Directions:
Return all lines in the material below that contain "output".

BEGIN

==> design/flow/design.v <==
module sin_h(
    input signed [15:0] r_in,
    output signed [15:0] r_out
    );
     wire signed [15:0] a,b,c,d;
     assign a = r_in + (r_in >>> 2);
     assign b = (a >>> 4)+(r_in >>> 6);
     assign c = b+a; 
     assign d = (c >>> 5)+(r_in);
     assign r_out = d >>>1;     
endmodule
module cos_h(
    input signed [15:0] r,
    output signed [15:0] r_o
    );
    wire signed [15:0] a,b,c,d;
  assign a = r + (r >>> 2);
  assign b = r + (a >>> 2);
  assign c = b >>> 9;
  assign d = r + (r >>> 3);
  assign r_o = c+d;
endmodule
module sinh_23(
    input signed [15:0] rin,
    input S,
    output signed [15:0] rout
    );
     wire signed [15:0] a,b,c,d,e;
     assign a = (rin >>> 4)+ rin;
     assign b = rin + (rin >>> 9);
     assign c = b + (a >>> 7);
     assign d = c >>> 2;
     assign e = b >>> 3;
     assign rout = S? d:e;
endmodule
module cosh_23(
    input signed [15:0] ri,
    input sel,
    output signed [15:0] ro
    );
    wire signed [15:0] a,b,c,d;
    assign a = ri >>>7;
    assign b = (ri >>> 8)+ ri;
    assign c = b >>> 5;
    assign d = sel? c:b;
    assign ro = d + ri;
endmodule
module sinh_45(
    input signed [15:0] rin,
    input s,
    output signed [15:0] rout    
    );
    wire signed [15:0] a,b,c;
    assign a = rin >>> 4;
    assign b = rin >>> 5;
    assign c = s? a:b;
    assign rout = c;
endmodule
module cosh_45(
    input signed [15:0] rin,
    input s,
    output signed [15:0] rout    
    );
    wire signed [15:0] a,b,c;
    assign a = rin >>> 11;
    assign b = rin >>> 9;
    assign c = s? b:a;
    assign rout = rin + c;
endmodule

END

Exercise solution:
    output signed [15:0] r_out
    output signed [15:0] r_o
    output signed [15:0] rout
    output signed [15:0] ro
    output signed [15:0] rout    
    output signed [15:0] rout    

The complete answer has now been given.